4. Find the volume of the solid whose base is the region bounded by $$y = {x^2} - 1$$ and $$y = 3$$ and whose cross-sections are equilateral triangles with the base perpendicular to the $$y$$-axis. See figure below to see a sketch of the cross-sections.
5. Find the volume of the solid whose base is the region bounded by $$x = 2 - {y^2}$$ and $$x = {y^2} - 2$$ and whose cross-sections are the upper half of the circle centered on the $$y$$-axis.

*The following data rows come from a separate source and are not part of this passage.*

## config.mk

```make
export PLATFORM = sky130hd
export DESIGN_NAME = nn_layer_sequencer
export DESIGN_NICKNAME = d
export VERILOG_FILES = /design/src/rtl/nn_layer_sequencer.sv
export SDC_FILE = /design/constraint.sdc
export NUM_CORES = 1
export LEC_CHECK = 0
export CAP_MARGIN = 20
export CORE_ASPECT_RATIO = 1.25
export CORE_UTILIZATION = 25
export CTS_BUF_LIST = sky130_fd_sc_hd__clkbuf_8 sky130_fd_sc_hd__clkbuf_16
export DETAILED_ROUTE_END_ITERATION = 16
export GPL_TIMING_DRIVEN = 0
export PLACE_DENSITY = 0.55
export SLEW_MARGIN = 20
export SYNTH_ARGS = -nofsm -noshare
export SYNTH_HDL_FRONTEND = slang
export SYNTH_SLANG_ARGS = --single-unit
export TNS_END_PERCENT = 50
```

## constraint.sdc

```tcl
create_clock -name clk -period 3.89 [get_ports clk]
set_input_delay 0.389 -clock clk [delete_from_list [all_inputs] [get_ports clk]]
set_output_delay 0.389 -clock clk [all_outputs]
set_load 0.02 [all_outputs]
```

## src/rtl/nn_layer_sequencer.sv

```systemverilog
// Layer/neuron sequencer for the CORDIC NN engine: drives MAC and activation handshakes.
// Define NN_SEQ_PERF_EN to add the perf_cycles / perf_stall counter outputs.
module nn_layer_sequencer #(
    parameter int WA_W       = 12,
    parameter int MAX_LAYERS = 5
) (
    input  logic            clk,
    input  logic            rst_n,
    input  logic            start,
    input  logic [5:0]      n_in,
    input  logic [5:0]      no_layers,
    input  logic [5:0]      nl1,
    input  logic [5:0]      nl2,
    input  logic [5:0]      nl3,
    input  logic [5:0]      nl4,
    input  logic [5:0]      nl5,
    input  logic [1:0]      afl1,
    input  logic [1:0]      afl2,
    input  logic [1:0]      afl3,
    input  logic [1:0]      afl4,
    input  logic [1:0]      afl5,
    output logic            busy,
    output logic            done,
    output logic            err,
    output logic            acc_clr,
    output logic            mac_req,
    input  logic            mac_ack,
    output logic [WA_W-1:0] w_addr,
    output logic [5:0]      x_addr,
    output logic            x_bank,
    output logic            act_req,
    output logic [1:0]      act_fn,
    input  logic            act_ack,
    output logic            y_we,
    output logic [5:0]      y_addr,
    output logic            y_bank,
    output logic [2:0]      layer_idx,
    output logic            result_bank
`ifdef NN_SEQ_PERF_EN
    ,
    output logic [15:0]     perf_cycles,
    output logic [15:0]     perf_stall
`endif
);

    typedef enum logic [2:0] {
        S_IDLE, S_LOAD, S_CLR, S_MAC, S_ACT, S_WR, S_DONE
    } state_t;

    state_t state, state_nxt;

    // Entry 0 holds n_in so that fan-in of layer L is simply nl_q[L-1].
    logic [5:0] nl_q  [8];
    logic [1:0] afl_q [8];
    logic [5:0] no_layers_q;
    logic [2:0] layer;
    logic [5:0] neuron;
    logic [5:0] fan_in;
    logic [5:0] layer_size;
    logic       cfg_bad;
    logic       last_in;
    logic       last_neuron;
    logic       more_layers;

    assign fan_in      = nl_q[layer - 3'd1];
    assign layer_size  = nl_q[layer];
    assign last_in     = (x_addr == fan_in - 6'd1);
    assign last_neuron = (neuron == layer_size - 6'd1);
    assign more_layers = ({3'b000, layer} < no_layers_q);
    assign layer_idx   = (state == S_IDLE) ? 3'd0 : layer;
    assign y_addr      = neuron;

    always_comb begin
        cfg_bad = (no_layers_q == '0) || (no_layers_q > 6'(MAX_LAYERS)) || (nl_q[0] == '0);
        for (int unsigned i = 1; i < 6; i++) begin
            if ((6'(i) <= no_layers_q) && (nl_q[i] == '0)) cfg_bad = 1'b1;
        end
    end

    always_ff @(posedge clk or negedge rst_n) begin
        if (!rst_n) state <= S_IDLE;
        else        state <= state_nxt;
    end

    always_comb begin
        state_nxt = state;
        busy      = 1'b1;
        done      = 1'b0;
        acc_clr   = 1'b0;
        mac_req   = 1'b0;
        act_req   = 1'b0;
        y_we      = 1'b0;
        case (state)
            S_IDLE: begin
                busy = 1'b0;
                if (start) state_nxt = S_LOAD;
            end
            S_LOAD: state_nxt = cfg_bad ? S_DONE : S_CLR;
            S_CLR: begin
                acc_clr   = 1'b1;
                state_nxt = S_MAC;
            end
            S_MAC: begin
                mac_req = 1'b1;
                if (mac_ack && last_in) state_nxt = S_ACT;
            end
            S_ACT: begin
                act_req = 1'b1;
                if (act_ack) state_nxt = S_WR;
            end
            S_WR: begin
                y_we = 1'b1;
                if (!last_neuron)     state_nxt = S_CLR;
                else if (more_layers) state_nxt = S_LOAD;
                else                  state_nxt = S_DONE;
            end
            S_DONE: begin
                done      = 1'b1;
                state_nxt = S_IDLE;
            end
            default: state_nxt = S_IDLE;
        endcase
    end

    always_ff @(posedge clk or negedge rst_n) begin
        if (!rst_n) begin
            for (int unsigned i = 0; i < 8; i++) begin
                nl_q[i]  <= '0;
                afl_q[i] <= '0;
            end
            no_layers_q <= '0;
            layer       <= '0;
            neuron      <= '0;
            err         <= 1'b0;
            w_addr      <= '0;
            x_addr      <= '0;
            x_bank      <= 1'b0;
            y_bank      <= 1'b0;
            act_fn      <= '0;
            result_bank <= 1'b0;
        end else begin
            case (state)
                S_IDLE: if (start) begin
                    nl_q[0]     <= n_in;
                    nl_q[1]     <= nl1;
                    nl_q[2]     <= nl2;
                    nl_q[3]     <= nl3;
                    nl_q[4]     <= nl4;
                    nl_q[5]     <= nl5;
                    nl_q[6]     <= '0;
                    nl_q[7]     <= '0;
                    afl_q[0]    <= '0;
                    afl_q[1]    <= afl1;
                    afl_q[2]    <= afl2;
                    afl_q[3]    <= afl3;
                    afl_q[4]    <= afl4;
                    afl_q[5]    <= afl5;
                    afl_q[6]    <= '0;
                    afl_q[7]    <= '0;
                    no_layers_q <= no_layers;
                    err         <= 1'b0;
                    w_addr      <= '0;
                    layer       <= 3'd1;
                end
                S_LOAD: begin
                    if (cfg_bad) err <= 1'b1;
                    // Odd layers read bank 0 and write bank 1; even layers the reverse.
                    x_bank <= ~layer[0];
                    y_bank <= layer[0];
                    neuron <= '0;
                    act_fn <= afl_q[layer];
                end
                S_MAC: if (mac_ack) begin
                    w_addr <= w_addr + 1'b1;
                    x_addr <= x_addr + 1'b1;
                end
                S_WR: begin
                    if (!last_neuron)     neuron <= neuron + 6'd1;
                    else if (more_layers) layer  <= layer + 3'd1;
                end
                S_DONE: result_bank <= y_bank;
                default: ;
            endcase
            if (state_nxt == S_CLR) x_addr <= '0;
        end
    end

`ifdef NN_SEQ_PERF_EN
    always_ff @(posedge clk or negedge rst_n) begin
        if (!rst_n) begin
            perf_cycles <= '0;
            perf_stall  <= '0;
        end else if ((state == S_IDLE) && start) begin
            perf_cycles <= '0;
            perf_stall  <= '0;
        end else begin
            if (busy && (perf_cycles != '1)) perf_cycles <= perf_cycles + 16'd1;
            if (((mac_req && !mac_ack) || (act_req && !act_ack)) && (perf_stall != '1))
                perf_stall <= perf_stall + 16'd1;
        end
    end
`endif

endmodule

```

See figure below to see a sketch of the cross-sections.
6. Find the volume of a wedge cut out of a “cylinder” whose base is the region bounded by $$y = \cos \left( x \right)$$ and the $$x$$-axis between $$- \frac{\pi }{2} \le x \le \frac{\pi }{2}$$. The angle between the top and bottom of the wedge is $$\frac{\pi }{4}$$. See the figure below for a sketch of the “cylinder” and the wedge (the positive $$x$$-axis and positive $$y$$-axis are shown in the sketch).
7. For a sphere of radius $$r$$ find the volume of the cap which is defined by the angle $$\varphi$$ where $$\varphi$$ is the angle formed by the $$y$$-axis and the line from the origin to the bottom of the cap. See the figure below for an illustration of the angle $$\varphi$$.